Saved data entries
◆ ◆ ◆
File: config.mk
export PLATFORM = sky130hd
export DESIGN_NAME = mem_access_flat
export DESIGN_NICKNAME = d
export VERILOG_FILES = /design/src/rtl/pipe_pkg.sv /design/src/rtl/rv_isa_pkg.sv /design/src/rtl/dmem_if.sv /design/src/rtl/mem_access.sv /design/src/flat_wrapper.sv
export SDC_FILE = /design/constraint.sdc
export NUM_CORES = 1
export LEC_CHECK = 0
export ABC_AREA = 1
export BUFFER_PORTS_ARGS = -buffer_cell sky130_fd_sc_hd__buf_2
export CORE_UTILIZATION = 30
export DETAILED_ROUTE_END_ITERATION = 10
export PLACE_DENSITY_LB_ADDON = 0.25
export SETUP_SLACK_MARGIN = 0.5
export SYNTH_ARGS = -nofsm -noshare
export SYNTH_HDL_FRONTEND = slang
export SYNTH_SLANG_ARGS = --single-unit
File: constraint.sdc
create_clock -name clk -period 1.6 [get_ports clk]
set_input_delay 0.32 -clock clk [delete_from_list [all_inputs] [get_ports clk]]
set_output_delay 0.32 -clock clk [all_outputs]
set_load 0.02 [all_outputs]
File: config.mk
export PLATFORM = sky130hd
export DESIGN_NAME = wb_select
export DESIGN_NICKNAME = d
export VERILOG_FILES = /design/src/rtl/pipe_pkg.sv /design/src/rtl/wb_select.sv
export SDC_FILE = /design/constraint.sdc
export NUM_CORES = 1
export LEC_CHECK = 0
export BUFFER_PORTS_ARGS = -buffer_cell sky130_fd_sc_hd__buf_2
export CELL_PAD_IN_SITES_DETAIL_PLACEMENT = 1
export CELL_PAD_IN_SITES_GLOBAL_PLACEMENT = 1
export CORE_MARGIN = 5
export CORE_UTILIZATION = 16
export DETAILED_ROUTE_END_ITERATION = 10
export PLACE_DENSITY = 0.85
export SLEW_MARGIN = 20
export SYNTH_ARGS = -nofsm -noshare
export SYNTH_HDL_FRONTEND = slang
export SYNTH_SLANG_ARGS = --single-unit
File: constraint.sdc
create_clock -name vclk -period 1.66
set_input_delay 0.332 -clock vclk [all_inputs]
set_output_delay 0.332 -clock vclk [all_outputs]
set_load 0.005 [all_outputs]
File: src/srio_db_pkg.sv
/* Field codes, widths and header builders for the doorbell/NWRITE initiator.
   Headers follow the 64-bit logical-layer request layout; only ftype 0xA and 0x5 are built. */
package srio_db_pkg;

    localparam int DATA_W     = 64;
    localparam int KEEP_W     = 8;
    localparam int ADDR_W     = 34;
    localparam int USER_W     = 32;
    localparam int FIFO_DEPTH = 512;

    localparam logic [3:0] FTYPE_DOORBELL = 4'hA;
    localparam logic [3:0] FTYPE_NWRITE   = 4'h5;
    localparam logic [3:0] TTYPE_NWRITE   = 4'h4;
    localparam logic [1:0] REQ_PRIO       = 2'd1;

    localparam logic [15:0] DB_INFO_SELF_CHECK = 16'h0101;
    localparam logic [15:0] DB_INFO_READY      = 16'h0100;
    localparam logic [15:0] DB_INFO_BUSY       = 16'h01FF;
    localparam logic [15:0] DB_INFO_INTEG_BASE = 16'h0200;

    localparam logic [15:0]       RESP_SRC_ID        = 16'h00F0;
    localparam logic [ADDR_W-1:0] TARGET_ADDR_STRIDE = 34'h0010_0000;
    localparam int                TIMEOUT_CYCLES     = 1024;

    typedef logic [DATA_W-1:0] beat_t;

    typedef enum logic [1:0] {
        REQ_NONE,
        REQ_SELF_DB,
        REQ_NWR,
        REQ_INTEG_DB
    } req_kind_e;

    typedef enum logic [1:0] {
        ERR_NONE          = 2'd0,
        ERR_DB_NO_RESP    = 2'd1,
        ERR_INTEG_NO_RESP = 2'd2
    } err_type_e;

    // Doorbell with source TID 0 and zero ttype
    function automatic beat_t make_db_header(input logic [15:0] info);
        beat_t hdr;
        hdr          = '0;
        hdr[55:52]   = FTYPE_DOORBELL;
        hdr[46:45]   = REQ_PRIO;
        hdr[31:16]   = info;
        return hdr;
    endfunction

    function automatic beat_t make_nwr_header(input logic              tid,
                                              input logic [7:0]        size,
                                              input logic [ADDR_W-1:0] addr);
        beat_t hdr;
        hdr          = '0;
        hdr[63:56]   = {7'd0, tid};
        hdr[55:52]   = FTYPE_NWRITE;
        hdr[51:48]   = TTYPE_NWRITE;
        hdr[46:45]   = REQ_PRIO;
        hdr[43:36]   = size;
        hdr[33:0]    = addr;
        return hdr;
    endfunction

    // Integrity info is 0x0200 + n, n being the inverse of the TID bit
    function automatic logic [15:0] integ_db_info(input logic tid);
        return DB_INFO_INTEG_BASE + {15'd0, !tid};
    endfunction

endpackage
◆ ◆ ◆
- **About this task**: Line by line, copy the data above exactly as it reads.

- **Written solution**:
File: config.mk
export PLATFORM = sky130hd
export DESIGN_NAME = mem_access_flat
export DESIGN_NICKNAME = d
export VERILOG_FILES = /design/src/rtl/pipe_pkg.sv /design/src/rtl/rv_isa_pkg.sv /design/src/rtl/dmem_if.sv /design/src/rtl/mem_access.sv /design/src/flat_wrapper.sv
export SDC_FILE = /design/constraint.sdc
export NUM_CORES = 1
export LEC_CHECK = 0
export ABC_AREA = 1
export BUFFER_PORTS_ARGS = -buffer_cell sky130_fd_sc_hd__buf_2
export CORE_UTILIZATION = 30
export DETAILED_ROUTE_END_ITERATION = 10
export PLACE_DENSITY_LB_ADDON = 0.25
export SETUP_SLACK_MARGIN = 0.5
export SYNTH_ARGS = -nofsm -noshare
export SYNTH_HDL_FRONTEND = slang
export SYNTH_SLANG_ARGS = --single-unit
File: constraint.sdc
create_clock -name clk -period 1.6 [get_ports clk]
set_input_delay 0.32 -clock clk [delete_from_list [all_inputs] [get_ports clk]]
set_output_delay 0.32 -clock clk [all_outputs]
set_load 0.02 [all_outputs]
File: config.mk
export PLATFORM = sky130hd
export DESIGN_NAME = wb_select
export DESIGN_NICKNAME = d
export VERILOG_FILES = /design/src/rtl/pipe_pkg.sv /design/src/rtl/wb_select.sv
export SDC_FILE = /design/constraint.sdc
export NUM_CORES = 1
export LEC_CHECK = 0
export BUFFER_PORTS_ARGS = -buffer_cell sky130_fd_sc_hd__buf_2
export CELL_PAD_IN_SITES_DETAIL_PLACEMENT = 1
export CELL_PAD_IN_SITES_GLOBAL_PLACEMENT = 1
export CORE_MARGIN = 5
export CORE_UTILIZATION = 16
export DETAILED_ROUTE_END_ITERATION = 10
export PLACE_DENSITY = 0.85
export SLEW_MARGIN = 20
export SYNTH_ARGS = -nofsm -noshare
export SYNTH_HDL_FRONTEND = slang
export SYNTH_SLANG_ARGS = --single-unit
File: constraint.sdc
create_clock -name vclk -period 1.66
set_input_delay 0.332 -clock vclk [all_inputs]
set_output_delay 0.332 -clock vclk [all_outputs]
set_load 0.005 [all_outputs]
File: src/srio_db_pkg.sv
/* Field codes, widths and header builders for the doorbell/NWRITE initiator.
   Headers follow the 64-bit logical-layer request layout; only ftype 0xA and 0x5 are built. */
package srio_db_pkg;

    localparam int DATA_W     = 64;
    localparam int KEEP_W     = 8;
    localparam int ADDR_W     = 34;
    localparam int USER_W     = 32;
    localparam int FIFO_DEPTH = 512;

    localparam logic [3:0] FTYPE_DOORBELL = 4'hA;
    localparam logic [3:0] FTYPE_NWRITE   = 4'h5;
    localparam logic [3:0] TTYPE_NWRITE   = 4'h4;
    localparam logic [1:0] REQ_PRIO       = 2'd1;

    localparam logic [15:0] DB_INFO_SELF_CHECK = 16'h0101;
    localparam logic [15:0] DB_INFO_READY      = 16'h0100;
    localparam logic [15:0] DB_INFO_BUSY       = 16'h01FF;
    localparam logic [15:0] DB_INFO_INTEG_BASE = 16'h0200;

    localparam logic [15:0]       RESP_SRC_ID        = 16'h00F0;
    localparam logic [ADDR_W-1:0] TARGET_ADDR_STRIDE = 34'h0010_0000;
    localparam int                TIMEOUT_CYCLES     = 1024;

    typedef logic [DATA_W-1:0] beat_t;

    typedef enum logic [1:0] {
        REQ_NONE,
        REQ_SELF_DB,
        REQ_NWR,
        REQ_INTEG_DB
    } req_kind_e;

    typedef enum logic [1:0] {
        ERR_NONE          = 2'd0,
        ERR_DB_NO_RESP    = 2'd1,
        ERR_INTEG_NO_RESP = 2'd2
    } err_type_e;

    // Doorbell with source TID 0 and zero ttype
    function automatic beat_t make_db_header(input logic [15:0] info);
        beat_t hdr;
        hdr          = '0;
        hdr[55:52]   = FTYPE_DOORBELL;
        hdr[46:45]   = REQ_PRIO;
        hdr[31:16]   = info;
        return hdr;
    endfunction

    function automatic beat_t make_nwr_header(input logic              tid,
                                              input logic [7:0]        size,
                                              input logic [ADDR_W-1:0] addr);
        beat_t hdr;
        hdr          = '0;
        hdr[63:56]   = {7'd0, tid};
        hdr[55:52]   = FTYPE_NWRITE;
        hdr[51:48]   = TTYPE_NWRITE;
        hdr[46:45]   = REQ_PRIO;
        hdr[43:36]   = size;
        hdr[33:0]    = addr;
        return hdr;
    endfunction

    // Integrity info is 0x0200 + n, n being the inverse of the TID bit
    function automatic logic [15:0] integ_db_info(input logic tid);
        return DB_INFO_INTEG_BASE + {15'd0, !tid};
    endfunction

endpackage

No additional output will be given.